§ **About this exercise**
Please filter the data down to the lines that include the word "global" and copy them.

§ **Dataset records**

`src/hdl/lc_pkg.sv`:
```
// --------------------
// Lifecycle package
// Compact lifecycle codes, the enable code and fuse-side structs
// --------------------

package lc_pkg;

  // --------------------
  // Lifecycle state code
  // Codes 21 to 31 are invalid
  typedef enum logic [4:0] {
    lc_st_raw            = 5'd0,
    lc_st_test_unlocked0 = 5'd1,
    lc_st_test_unlocked1 = 5'd2,
    lc_st_test_unlocked2 = 5'd3,
    lc_st_test_unlocked3 = 5'd4,
    lc_st_test_unlocked4 = 5'd5,
    lc_st_test_unlocked5 = 5'd6,
    lc_st_test_unlocked6 = 5'd7,
    lc_st_test_unlocked7 = 5'd8,
    lc_st_test_locked0   = 5'd9,
    lc_st_test_locked1   = 5'd10,
    lc_st_test_locked2   = 5'd11,
    lc_st_test_locked3   = 5'd12,
    lc_st_test_locked4   = 5'd13,
    lc_st_test_locked5   = 5'd14,
    lc_st_test_locked6   = 5'd15,
    lc_st_dev            = 5'd16,
    lc_st_prod           = 5'd17,
    lc_st_prod_end       = 5'd18,
    lc_st_rma            = 5'd19,
    lc_st_scrap          = 5'd20
  } lc_state_e;

  // Multi-bit enable, anything but on counts as off
  typedef enum logic [3:0] {
    lc_tx_on  = 4'b0101,
    lc_tx_off = 4'b1010
  } lc_tx_e;

  // Fuse controller report of the stored state
  typedef struct packed {
    logic      valid;
    lc_state_e state;
  } otp_lc_data_t;

  // Program request from the lifecycle controller
  typedef struct packed {
    logic      req;
    lc_state_e state;
  } lc_otp_prog_t;

endpackage

```
`src/hdl/sec_pkg.sv`:
```
// --------------------
// Security state package
// Security state types, translator states and the decoded request
// --------------------

package sec_pkg;

  // Device lifecycle kind seen by the core
  typedef enum logic [1:0] {
    dev_unprovisioned = 2'b00,
    dev_manufacturing = 2'b01,
    dev_production    = 2'b11
  } device_lifecycle_e;

  typedef struct packed {
    device_lifecycle_e device_lifecycle;
    logic              debug_locked;
  } security_state_t;

  // Locked production, used on reset, invalid data and faults
  localparam security_state_t sec_default_c = '{
    device_lifecycle: dev_production,
    debug_locked:     1'b1
  };

  // --------------------
  // Lifecycle class, zero is the safe non-debug class
  typedef enum logic [2:0] {
    cls_non_debug = 3'd0,
    cls_unprov    = 3'd1,
    cls_manuf     = 3'd2,
    cls_prod      = 3'd3,
    cls_rma       = 3'd4,
    cls_unknown   = 3'd5
  } lc_class_e;

  typedef enum logic [2:0] {
    trans_reset, trans_idle, trans_non_debug, trans_unprov_debug,
    trans_manuf_non_debug, trans_manuf_debug, trans_prod_non_debug, trans_prod_debug
  } trans_state_e;

  // Decoded request, all zero means nothing unlocked
  typedef struct packed {
    lc_class_e lc_class;
    logic      scrap_req;
    logic      scrap_static;
    logic      dft_req;
    logic      hw_dbg_req;
    logic      prod_unlock;
    logic      manuf_en;
    logic      volatile_unlock;
    logic      state_error;
    logic      warm_warn;
  } lc_req_t;

endpackage

```
`src/hdl/lc_decode.sv`:
```
// --------------------
// Lifecycle decoder
// Classifies the fuse state and evaluates the debug unlock masks
// --------------------

`timescale 1ns/1ps

module lc_decode
  import lc_pkg::*;
  import sec_pkg::*;
#(
  parameter int unsigned DbgLevels = 64
) (
  input  otp_lc_data_t         otp_data_i,
  input  lc_otp_prog_t         lc_prog_i,
  input  lc_tx_e               lc_dft_en_i,
  input  lc_tx_e               lc_hw_debug_en_i,
  input  logic                 manuf_dbg_en_i,
  input  logic                 volatile_unlock_i,
  input  logic                 state_error_i,
  input  logic                 warm_reset_warn_i,
  input  logic [DbgLevels-1:0] unlock_level_i,
  input  logic [DbgLevels-1:0] dft_mask_i,
  input  logic [DbgLevels-1:0] dbg_mask_i,
  input  logic [DbgLevels-1:0] cltap_mask_i,
  output lc_req_t              req_o
);

  lc_state_e fuse_state;
  lc_class_e fuse_class;
  lc_req_t   req;

  assign fuse_state = otp_data_i.state;

  // --------------------
  // State classification
  always_comb begin
    if (fuse_state inside {lc_st_raw, [lc_st_test_locked0:lc_st_test_locked6], lc_st_scrap}) begin
      // Scrap is kept locked here and flagged on its own below
      fuse_class = cls_non_debug;
    end else if (fuse_state inside {[lc_st_test_unlocked0:lc_st_test_unlocked7]}) begin
      fuse_class = cls_unprov;
    end else if (fuse_state == lc_st_dev) begin
      fuse_class = cls_manuf;
    end else if (fuse_state inside {lc_st_prod, lc_st_prod_end}) begin
      fuse_class = cls_prod;
    end else if (fuse_state == lc_st_rma) begin
      fuse_class = cls_rma;
    end else begin
      // Codes above scrap
      fuse_class = cls_unknown;
    end
  end

  // --------------------
  // Request terms
  always_comb begin
    req.lc_class        = fuse_class;
    req.scrap_req       = lc_prog_i.req && (lc_prog_i.state == lc_st_scrap);
    req.scrap_static    = (fuse_state == lc_st_scrap);
    // Manufacturing unlock only has one level, mapped to mask bit 0
    req.dft_req         = (lc_dft_en_i == lc_tx_on)
                        | (|(unlock_level_i & dft_mask_i))
                        | (manuf_dbg_en_i & dft_mask_i[0]);
    req.hw_dbg_req      = (lc_hw_debug_en_i == lc_tx_on)
                        | (|(unlock_level_i & cltap_mask_i));
    req.prod_unlock     = |(unlock_level_i & dbg_mask_i);
    req.manuf_en        = manuf_dbg_en_i;
    req.volatile_unlock = volatile_unlock_i;
    req.state_error     = state_error_i;
    req.warm_warn       = warm_reset_warn_i;
  end

  // Nothing leaves the decoder while the fuse data is not valid
  assign req_o = otp_data_i.valid ? req : '0;

endmodule

```
`src/hdl/lc_snapshot.sv`:
```
// --------------------
// Request snapshot
// Registers the decoded request and fuse state while data is valid
// --------------------

`timescale 1ns/1ps

module lc_snapshot
  import lc_pkg::*;
  import sec_pkg::*;
(
  input  logic      clk_i,
  input  logic      rst_ni,
  input  logic      valid_i,
  input  lc_state_e state_i,
  input  lc_req_t   req_i,
  output logic      valid_o,
  output lc_state_e state_o,
  output lc_req_t   req_o
);

  logic      valid_q;
  lc_state_e state_q;
  lc_req_t   req_q;

  // --------------------
  // Capture register
  always_ff @(posedge clk_i or negedge rst_ni) begin
    if (!rst_ni) begin
      valid_q <= 1'b0;
      state_q <= lc_st_raw;
      req_q   <= '0;
    end else begin
      valid_q <= valid_i;
      if (valid_i) begin
        state_q <= state_i;
        req_q   <= req_i;
      end else begin
        // Drop any unlock left over from the last valid cycle
        state_q <= lc_st_raw;
        req_q   <= '0;
      end
    end
  end

  assign valid_o = valid_q;
  assign state_o = state_q;
  assign req_o   = req_q;

endmodule

```
`src/hdl/sec_translator.sv`:
```
// --------------------
// Security state translator
// FSM from lifecycle class to security state, plus the SoC enables
// --------------------

`timescale 1ns/1ps

module sec_translator
  import sec_pkg::*;
(
  input  logic            clk_i,
  input  logic            rst_ni,
  input  logic            valid_i,
  input  lc_req_t         req_i,
  output security_state_t security_state_o,
  output logic            dft_en_o,
  output logic            hw_debug_en_o
);

  trans_state_e    state_q;
  trans_state_e    state_d;
  security_state_t sec_d;
  logic            kill;

  // Scrap request or state error pulls every state back to non-debug
  assign kill = req_i.scrap_req | req_i.state_error;

  // --------------------
  // Next state
  always_comb begin
    state_d = state_q;
    case (state_q)
      trans_reset: begin
        // Register only advances while valid, so this is the first valid edge
        state_d = trans_idle;
      end
      trans_idle: begin
        if (kill || req_i.scrap_static) begin
          state_d = trans_non_debug;
        end else begin
          case (req_i.lc_class)
            cls_non_debug: state_d = trans_non_debug;
            cls_unprov:    state_d = trans_unprov_debug;
            cls_manuf:     state_d = trans_manuf_non_debug;
            cls_prod:      state_d = trans_prod_non_debug;
            cls_rma:       state_d = trans_prod_debug;
            // Invalid codes wait in idle with the locked default
            default:       state_d = trans_idle;
          endcase
        end
      end
      trans_non_debug: begin
        // Volatile raw unlock
        if (req_i.volatile_unlock && !kill) begin
          state_d = trans_unprov_debug;
        end
      end
      trans_manuf_non_debug: begin
        if (kill) begin
          state_d = trans_non_debug;
        end else if (req_i.manuf_en) begin
          state_d = trans_manuf_debug;
        end
      end
      trans_prod_non_debug: begin
        if (kill) begin
          state_d = trans_non_debug;
        end else if (req_i.prod_unlock) begin
          state_d = trans_prod_debug;
        end
      end
      trans_unprov_debug, trans_manuf_debug, trans_prod_debug: begin
        if (kill) begin
          state_d = trans_non_debug;
        end
      end
      default: begin
        state_d = trans_idle;
      end
    endcase
  end

  // --------------------
  // Security value per state
  always_comb begin
    sec_d = sec_default_c;
    // A kill locks the output in the same cycle it moves the state
    if (!kill) begin
      case (state_q)
        trans_unprov_debug: begin
          sec_d = '{device_lifecycle: dev_unprovisioned, debug_locked: 1'b0};
        end
        trans_manuf_non_debug: begin
          sec_d = '{device_lifecycle: dev_manufacturing, debug_locked: 1'b1};
        end
        trans_manuf_debug: begin
          sec_d = '{device_lifecycle: dev_manufacturing, debug_locked: 1'b0};
        end
        trans_prod_debug: begin
          sec_d = '{device_lifecycle: dev_production, debug_locked: 1'b0};
        end
        // Reset, idle, non-debug and prod non-debug stay locked production
        default: begin
          sec_d = sec_default_c;
        end
      endcase
    end
  end

  // --------------------
  // State and output registers
  always_ff @(posedge clk_i or negedge rst_ni) begin
    if (!rst_ni) begin
      state_q          <= trans_reset;
      security_state_o <= sec_default_c;
      dft_en_o         <= 1'b0;
      hw_debug_en_o    <= 1'b0;
    end else if (valid_i) begin
      state_q          <= state_d;
      // Warm reset warning forces the locked value, state is kept
      security_state_o <= req_i.warm_warn ? sec_default_c : sec_d;
      dft_en_o         <= req_i.dft_req & ~req_i.scrap_req;
      hw_debug_en_o    <= req_i.hw_dbg_req & ~req_i.scrap_req;
    end else begin
      state_q          <= trans_reset;
      security_state_o <= sec_default_c;
      dft_en_o         <= 1'b0;
      hw_debug_en_o    <= 1'b0;
    end
  end

endmodule

```
`src/hdl/lc_sec_top.sv`:
```
// --------------------
// Lifecycle to security state top
// Decoder, snapshot register and translator FSM in a chain
// --------------------

`timescale 1ns/1ps

module lc_sec_top
  import lc_pkg::*;
  import sec_pkg::*;
#(
  parameter int unsigned DbgLevels = 64
) (
  input  logic                 clk_i,
  input  logic                 rst_ni,
  input  otp_lc_data_t         otp_data_i,
  input  lc_otp_prog_t         lc_prog_i,
  input  lc_tx_e               lc_dft_en_i,
  input  lc_tx_e               lc_hw_debug_en_i,
  input  logic                 manuf_dbg_en_i,
  input  logic                 volatile_unlock_i,
  input  logic                 state_error_i,
  input  logic                 warm_reset_warn_i,
  input  logic [DbgLevels-1:0] unlock_level_i,
  input  logic [DbgLevels-1:0] dft_mask_i,
  input  logic [DbgLevels-1:0] dbg_mask_i,
  input  logic [DbgLevels-1:0] cltap_mask_i,
  output security_state_t      security_state_o,
  output logic                 soc_dft_en_o,
  output logic                 soc_hw_debug_en_o,
  output logic                 otp_state_valid_o,
  output lc_state_e            lc_state_o
);

  lc_req_t req_d;
  lc_req_t req_q;
  logic    snap_valid;

  // Combinational decode of the raw inputs
  lc_decode #(
    .DbgLevels(DbgLevels)
  ) lc_decode_i (
    .otp_data_i       (otp_data_i),
    .lc_prog_i        (lc_prog_i),
    .lc_dft_en_i      (lc_dft_en_i),
    .lc_hw_debug_en_i (lc_hw_debug_en_i),
    .manuf_dbg_en_i   (manuf_dbg_en_i),
    .volatile_unlock_i(volatile_unlock_i),
    .state_error_i    (state_error_i),
    .warm_reset_warn_i(warm_reset_warn_i),
    .unlock_level_i   (unlock_level_i),
    .dft_mask_i       (dft_mask_i),
    .dbg_mask_i       (dbg_mask_i),
    .cltap_mask_i     (cltap_mask_i),
    .req_o            (req_d)
  );

  // One cycle snapshot, also the static state output
  lc_snapshot lc_snapshot_i (
    .clk_i  (clk_i),
    .rst_ni (rst_ni),
    .valid_i(otp_data_i.valid),
    .state_i(otp_data_i.state),
    .req_i  (req_d),
    .valid_o(snap_valid),
    .state_o(lc_state_o),
    .req_o  (req_q)
  );

  sec_translator sec_translator_i (
    .clk_i           (clk_i),
    .rst_ni          (rst_ni),
    .valid_i         (snap_valid),
    .req_i           (req_q),
    .security_state_o(security_state_o),
    .dft_en_o        (soc_dft_en_o),
    .hw_debug_en_o   (soc_hw_debug_en_o)
  );

  // Valid flag passes straight through
  assign otp_state_valid_o = otp_data_i.valid;

endmodule

```
`config.mk`:
```
export PLATFORM = sky130hd
export DESIGN_NAME = lc_sec_top
export DESIGN_NICKNAME = d
export VERILOG_FILES = /design/src/hdl/lc_pkg.sv /design/src/hdl/sec_pkg.sv /design/src/hdl/lc_decode.sv /design/src/hdl/lc_snapshot.sv /design/src/hdl/sec_translator.sv /design/src/hdl/lc_sec_top.sv
export SDC_FILE = /design/constraint.sdc
export NUM_CORES = 1
export LEC_CHECK = 0
export BUFFER_PORTS_ARGS = -buffer_cell sky130_fd_sc_hd__buf_4
export CAP_MARGIN = 10
export CORE_AREA = 4 4 110 112
export DETAILED_ROUTE_END_ITERATION = 16
export DIE_AREA = 0 0 114 116
export SYNTH_ARGS = -nofsm -noshare
export SYNTH_HDL_FRONTEND = slang
export SYNTH_HIERARCHICAL = 1
export SYNTH_SLANG_ARGS = --single-unit
```
`constraint.sdc`:
```
create_clock -name clk_i -period 1.4 [get_ports clk_i]
set_input_delay 0 -clock clk_i [delete_from_list [all_inputs] [get_ports clk_i]]
set_output_delay 0 -clock clk_i [all_outputs]
set_load 0.1 [all_outputs]
```
==> metrics.csv <==
metric,value,unit
cts-root-buf,clkbuf_16,
track_usage,0.250,
grt_pass1_vias,3837,
fp.dieH,116,um
yosys_warnings,6,
cts_setup_buffers,0,
synthDominantCellAreaShare,0.262,
max_stage_delay,450,ps
crit_arrival,1500,ps
cts_htree_levels,1,
synth_area_leaders,"dfrtp_1 (26%), a22oi_1 (17%), a22o_1 (8.4%)",
worstPathBufferInverterCount,1,
pre_cts_slack,-210,ps
grt_overflow_total,0,
port_buffers,292,
drv_cap,0,
synth_edf_count,0,
core_area,11200,um^2
mostFrequentLayoutCell,buf_4,
fin_crit_sh,0.966,
clock_skew,6.26,ps
clock_latency,260,ps
hpwl,15800,um
final_nets,838,
placed_area,4770,um^2
slew_viol_final,0,
cts.hold.buffers_added,1,
rows,39,
wirelength,17500,um
path_delay_family,compound AO/OA/AOI/OAI gates,
max_slew.worst_pin.slew,548,ps
holdCritPathClass,input port to flop,
yosys_most_used_dff,dfrtp_1,
ant_nets,0,
power_density,619,nW/um^2
synth_area_per_cell,9.46,um^2
cp-start-kind,input port,
cts_tree,done,
die_x,114,um
final_hold_viol_count,0,
clock_path_buffers,2,
path_cells,buf_4 > a22o_1 > a221oi_1 > nand4_1 > nor3_1 > a21boi_1 > and2_2,
die_area,13200,um^2
via_per_inst,5.11,
place_congestion,0.928,
design_area,4860,um^2
cts_buffers,3,
fillers,1139,
initial_core_util,0.196,
syn_inst,232,
yosysUniqueCellTypes,45,
cp_slowest_cell,a221oi_1,
crit_required,1550,ps
critPathMaxFanout,3,
fin_crit,1350,ps
layout_common_cells,"buf_4 (320), a22oi_1 (50), dfrtp_1 (23), a22o_1 (21), nand4_1 (17)",
synth_nets,514,
rsz0062_at_grt,false,
setup_tns,0,ps
outcome,"complete, no violations",
synth_area,2200,um^2
grt_start_max_net_pins,30,
finalSetupViolations,0,
cellLeakagePower,2.42,nW
synth-seq-cells,26,
antenna_found_initial,0,
io_pins,293,
synth-async-reset-ratio,1.00,
ir_worst_vdd,0.000529,V
finish.utilization,0.433,
fin_ws,47.5,ps
dr.pass1.iters,7,
fmax,739,MHz
cp-end-kind,flop,
initialDrtViolationCount,192,
syn_to_final_growth,121,%
finalPower,3.01,mW
dr_total_vias,3570,
seq_area_frac_synth,0.298,
clk_pin_slew,60,ps
cts_sinks,26,
wl_per_cell,25.0,um
drc_errors,0,
slew_headroom,0.635,
grt_pass1_wl,24100,um
antenna-diode-count,0,
synth_top_area_cell,dfrtp_1,
cts_resized,0,
drive_above_1_share,0.634,
critPathKind,input port to flop,
per-layer routing:
layer  wire length (um)  GRT usage  up-vias  part of all wire
met3               1380     0.0527       12             0.079
met5                  0          0        -                 0
met2               8530      0.424      214              0.49
met4                268     0.0459        0             0.015
li1                   -          -     1656                 -
met1               7290      0.332     1688              0.42
synth_stat cells (all sizes together), types with 2 or more instances:
| master | number |
|---|---|
| a22oi | 50 |
| dfrtp | 23 |
| a221oi | 22 |
| a22o | 22 |
| and2 | 21 |
| nand4 | 17 |
| nor2 | 8 |
| nand3 | 7 |
| nand2 | 6 |
| nor3 | 5 |
| a21boi | 4 |
| a21oi | 4 |
| inv | 4 |
| buf | 3 |
| dfstp | 3 |
| nand2b | 3 |
| nor4 | 3 |
| o21ai | 3 |
| and3b | 2 |
| nand4b | 2 |
| nand4bb | 2 |
registers in the layout, indices dropped and copies added (netlist names):
| signal | cells |
|---|---|
| lc_snapshot_i/valid_o | 1 |
| sec_translator_i/dft_en_o | 1 |
| sec_translator_i/security_state_o | 3 |
| sec_translator_i/hw_debug_en_o | 1 |
| lc_snapshot_i/req_o | 12 |
| sec_translator_i/state_q | 3 |
| lc_snapshot_i/state_o | 5 |
where the power goes:
part | internal, mW | switching [mW] | total (mW)
sequential | 0.813 | 0.0647 | 0.878
combinational | 0.831 | 0.671 | 1.50
clock | 0.389 | 0.241 | 0.630
total | 2.03 | 0.977 | 3.01
layout make-up:
cell class                 instances  area, um^2  share of cell area
timing repair buffer             322        2430               0.500
multi-input combinational        199        1500               0.309
sequential                        26         654               0.135
tap                              143         179              0.0368
clock buffer                       4        78.8              0.0162
inverter                           4        15.0             0.00309
cells by family after synthesis:
| group | Yosys count | share of synthesized area |
|---|---|---|
| muxes | 2 | 0.00969 |
| and+or+nand+nor | 82 | 0.231 |
| AOI/OAI and AO/OA | 114 | 0.439 |
| buffers and inverters | 7 | 0.0177 |
| adders and majority gates | 1 | 0.00456 |
| DFF | 26 | 0.298 |
worst paths after layout:
path	start	end	slack (ps)	depth (start not counted)
max	unlock_level_i[41]	lc_snapshot_i/req_o[4]	50	7
min	otp_data_i[4]	lc_snapshot_i/state_o[4]	10	2
max reg2reg	lc_snapshot_i/req_o[8]	sec_translator_i/state_q[0]	120	4
min reg2reg	lc_snapshot_i/req_o[0]	sec_translator_i/security_state_o[1]	480	2
max in group asynchronous	rst_ni	sec_translator_i/security_state_o[1]	910	2
min in group asynchronous	rst_ni	lc_snapshot_i/req_o[1]	190	2
through the flow:
step	hold WS [ps]	cells
after floorplan	-296	232
after CTS	4.76	698
final	10.8	698
after global placement	-69.0	693
after global routing	7.27	698
after detailed placement	-73.4	693
(Power assumes the default switching activity.)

§ **Output of the exercise**
after global placement	-69.0	693
after global routing	7.27	698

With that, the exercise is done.